Wednesday, December 12, 2012

The black hole where code goes to die

Over the next few weeks, we tried a lot of approaches that did not work so well. The purpose of each of these approaches was to determine either a) the number of halos, or b) the positions of the halos, but not both. Our goal was to find a solution to each of these problems independently, then combine them into a single sophisticated algorithm. Below is a list of a few techniques that failed us:

Finding the positions of halos

1. Optimizing grid size in the gridded signal benchmark. Recall the gridded signal benchmark (provided by Kaggle) that contributed to our first submission in the competition. It works by dividing the sky up into a 15x15 grid, where each grid box is a 280x280 unit square. It calculates the signal at the center of the box based only on the galaxies contained by the box, and the box with the highest signal is deemed to be the one containing the halo.

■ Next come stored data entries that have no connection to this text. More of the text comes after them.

Background: an optimization exercise with open tools, aiming at small area and a short achievable clock period. Do not read the settings as production practice. Function was checked by simulation only, so behaviour that the tests miss may differ from the original. No activity file was given, so power comes from the tool's default toggle rates.

File: flow/run.sh
#!/bin/bash
# Standard ORFS layout (standard.sh) with timing repair aimed at a setup
# margin, small port buffers, larger clock-sink clusters and a lower
# placement density. ORFS writes each step's log under orfs/logs; make's own
# output goes to standard.log.
bash standard.sh \
  SETUP_SLACK_MARGIN=8.1 \
  PLACE_DENSITY=0.5 \
  "BUFFER_PORTS_ARGS=-buffer_cell sky130_fd_sc_hd__buf_1" \
  CTS_CLUSTER_SIZE=32 CTS_CLUSTER_DIAMETER=120 \
  finish > standard.log 2>&1
File: standard.sh
#!/bin/bash
# synth_recipe.tcl (not shown) runs the flow's synth.tcl, then flattens the netlist and writes it again
# the make line also repeats each setting of config.mk as NAME=value (left out here)
make -C /OpenROAD-flow-scripts/flow DESIGN_CONFIG=/design/flow/config.mk WORK_HOME=/design/flow/orfs CLKGATE_MAP_FILE= SYNTH_SCRIPT=/design/flow/synth_recipe.tcl "${@:-finish}"
File: config.mk
export PLATFORM = sky130hd
export DESIGN_NAME = jizin_rx
export DESIGN_NICKNAME = jizin_rx
export VERILOG_FILES = /design/flow/design.v
export SDC_FILE = /design/flow/constraint.sdc
export NUM_CORES = 4
export LEC_CHECK = 0
export CAP_MARGIN = 20
export CORE_MARGIN = 2
export CORE_UTILIZATION = 40
export SLEW_MARGIN = 20
File: constraint.sdc
create_clock -name core_clock -period 11.5 [get_ports {clk}]
set_input_delay 2.3000 -clock core_clock [delete_from_list [all_inputs] [get_ports {clk}]]
set_output_delay 2.3000 -clock core_clock [all_outputs]
set_load 0.01 [all_outputs]
What follows belongs to an exercise in optimizing a design on an open flow for small area; a production flow would make more cautious choices. In this exercise RTL edits were held to simulation tests only and were not proved equivalent to the original. No activity file was given, so power comes from the tool's default toggle rates.

==> flow/design.v (excerpt) <==
module chk_block (
    input  wire        clk,
    input  wire        rst,
    input  wire        flr,
    input  wire        req_valid,
    output wire        req_ready,
    input  wire        req_write,
    input  wire        req_host,
    input  wire [7:0]  req_addr,
    input  wire [31:0] req_wdata,
    output wire        rsp_valid,
    output wire [31:0] rsp_rdata
);
clock: 13.0 ns
lec_check: 0
cap_margin: 20
core_margin: 2
core_utilization: 60
cts_buf_list: sky130_fd_sc_hd__clkbuf_8
cts_cluster_diameter: 50
cts_cluster_size: 20
place_density: 0.7
slew_margin: 20
standard.sh (not shown) runs the stock make flow with config.mk's settings and CLKGATE_MAP_FILE= SYNTH_SCRIPT=/design/flow/synth_recipe.tcl, a recipe that flattens the netlist after the stock synthesis.
==> flow/flow/run.sh <==
#!/bin/bash
# Own flow: the standard layout, with the synthesis's ABC step run with an
# area-oriented script instead of the speed script. Everything else in the
# synthesis (synth_recipe.tcl and ORFS's synth.tcl) is unchanged, so the
# registers keep the names and cell types the standard synthesis gives them.
set -euo pipefail
W=$(pwd)
R="balance; rewrite; refactor; balance; rewrite; rewrite -z; balance; refactor -z; rewrite -z; balance"
cat > "$W/area_abc.script" <<EOS
strash
$R
$R
dch
amap
topo
EOS
cat > "$W/area_synth.tcl" <<EOS
proc abc {args} {
  set i [lsearch -exact \$args -script]
  if { \$i >= 0 } { lset args [expr {\$i + 1}] {$W/area_abc.script} }
  yosys abc {*}\$args
}
source {$W/synth_recipe.tcl}
EOS
sed "s#$W/synth_recipe.tcl#$W/area_synth.tcl#" standard.sh > "$W/area_standard.sh"
grep -q area_synth.tcl "$W/area_standard.sh"
export BUFFER_PORTS_ARGS="-buffer_cell sky130_fd_sc_hd__buf_1"
export CTS_ARGS="-sink_clustering_enable -repair_clock_nets -sink_clustering_size 20 -sink_clustering_max_diameter 50 -buf_list sky130_fd_sc_hd__clkbuf_8 -dont_use_dummy_load"
bash "$W/area_standard.sh" finish > "$W/flow_make.log" 2>&1
The baseline produced a clean layout.
This design comes from an exercise in tuning for small area on the open sky130 flow, not from production work.
The RTL was checked by simulation tests, not by an equivalence proof against the original design.
Power and IR drop assume default switching activity.

## v41
Design rds_group_decoder, start of the top module:
module rds_group_decoder (
    input  wire        clk,
    input  wire        rst,           
    input  wire [1:0]  mode,          
    input  wire [1:0]  corr,          
    input  wire [3:0]  loss_n,        
    input  wire        lock,          
    input  wire        bit_valid,
    input  wire        bit_in,
    output wire [1:0]  rds_sync,      
    output reg         rec_valid,
    output wire [15:0] rec_blk_a,
    output wire [15:0] rec_blk_b,
    output wire [15:0] rec_blk_c,
    output wire [15:0] rec_blk_d,
    output wire [7:0]  rec_bstat,
    output wire [5:0]  rec_flags,
    output wire [4:0]  rec_cbits,
    output wire [15:0] rec_pi_conf,
    output wire        sync_evt,
    output reg  [2:0]  sync_off,
    output reg         loss_evt,
    output reg         loss_cause,    
    output reg         pi_evt,
    output wire [15:0] pi_new
);
clock: 12.0 ns
lec_check: 0
abc_area: 1
cap_margin: 0
core_margin: 2
core_utilization: 40
cts_buf_list: sky130_fd_sc_hd__clkbuf_8
cts_cluster_size: 20
place_density: 0.6
slew_margin: 0
standard.sh (not shown) runs the stock make flow with config.mk's settings and CLKGATE_MAP_FILE= SYNTH_SCRIPT=/design/flow/synth_recipe.tcl, a recipe that flattens the netlist after the stock synthesis.
==> flow/flow/run.sh <==
#!/bin/bash
# The standard layout, with two changes:
#  - synthesis maps the logic with an area-oriented ABC script (flow/area.abc);
#    adders are left to ABC; registers, flattening and renaming are as in
#    the standard flow's own synthesis script (flow/synth_area.tcl);
#  - each input and output port gets the smallest buffer, buf_1.
set -euo pipefail
here=$(pwd)
export AREA_ABC_SCRIPT="$here/flow/area.abc"
bash standard.sh SYNTH_SCRIPT="$here/flow/synth_area.tcl" \
    BUFFER_PORTS_ARGS="-buffer_cell sky130_fd_sc_hd__buf_1" finish > standard_flow.log 2>&1
==> flow/flow/area.abc <==
strash
&get -n
&deepsyn -T 60
&put
dch -f
amap
topo
==> flow/flow/synth_area.tcl <==
# The standard flow's synthesis script (synth_recipe.tcl), with the logic mapped for area:
# ABC runs flow/area.abc instead of ORFS's script, and adders are left to ABC
# rather than extracted as half and full adder cells. Registers, flattening
# and renaming are as in the standard flow's script.
proc synth {args} { yosys synth -nofsm -noshare {*}$args }
proc extract_fa {args} {}
proc abc {args} {
  set i [lsearch -exact $args -script]
  if { $i >= 0 } { lset args [expr {$i + 1}] $::env(AREA_ABC_SCRIPT) }
  yosys abc {*}$args
}
source $::env(SCRIPTS_DIR)/synth.tcl
# left out here: clear keep_hierarchy, flatten, clean up, hide names made inside functions, write 1_2_yosys.v
v41: done, clean on timing, DRC and antenna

We wanted to apply the techniques we'd learned from Coursera, and this benchmark lent itself well to parameter optimization. We tried several grid sizes (from 5x5 to 30x30, in increments of 5), and evaluated each one on the training data. The 25x25 grid worked best, but not by a significant margin. We applied the gridded signal method to the test data using this parameter, and achieved a score of 2.52128 when we submitted the results to Kaggle.

This shockingly terrible score (using its default parameters, the benchmark had a achieved a 1.58) was an artifact of how Kaggle scores competitors: it only analyzes 25% of a solution while the competition in progress; it analyzes the other 75% after the competition is over. The purpose behind this is to stop people from gaming the system - understandable, but frustrating. Given that the test data only has 120 skies, the score is calculated based on 30 predictions. It's simply not all that informative.

2. Subtracting the effect of known halos. This approach was our most original, and most successful. So successful in fact, that the entire next post will be devoted to it. Our first iteration of this method, however, was not so successful. Here's the basic idea: we calculate the position of the first halo, based off of the signal measurement. To find the position of the second halo, we calculated a modified signal which ignores off the effects of the first halo.

Assume that there's a halo at (x1, y1) and we're trying to calculate the signal at (x2, y2) due to the galaxy G. (Recall that the total signal at a point is based off of the individual signal that each galaxy produces.) Then, let s_g1 be the signal due to G at (x1, y1), and let s_g2 be the signal due to G at (x2, y2). Since we know there's a halo at (x1, y1), we're pretty certain that s_g2 contains some of the affects of the first halo.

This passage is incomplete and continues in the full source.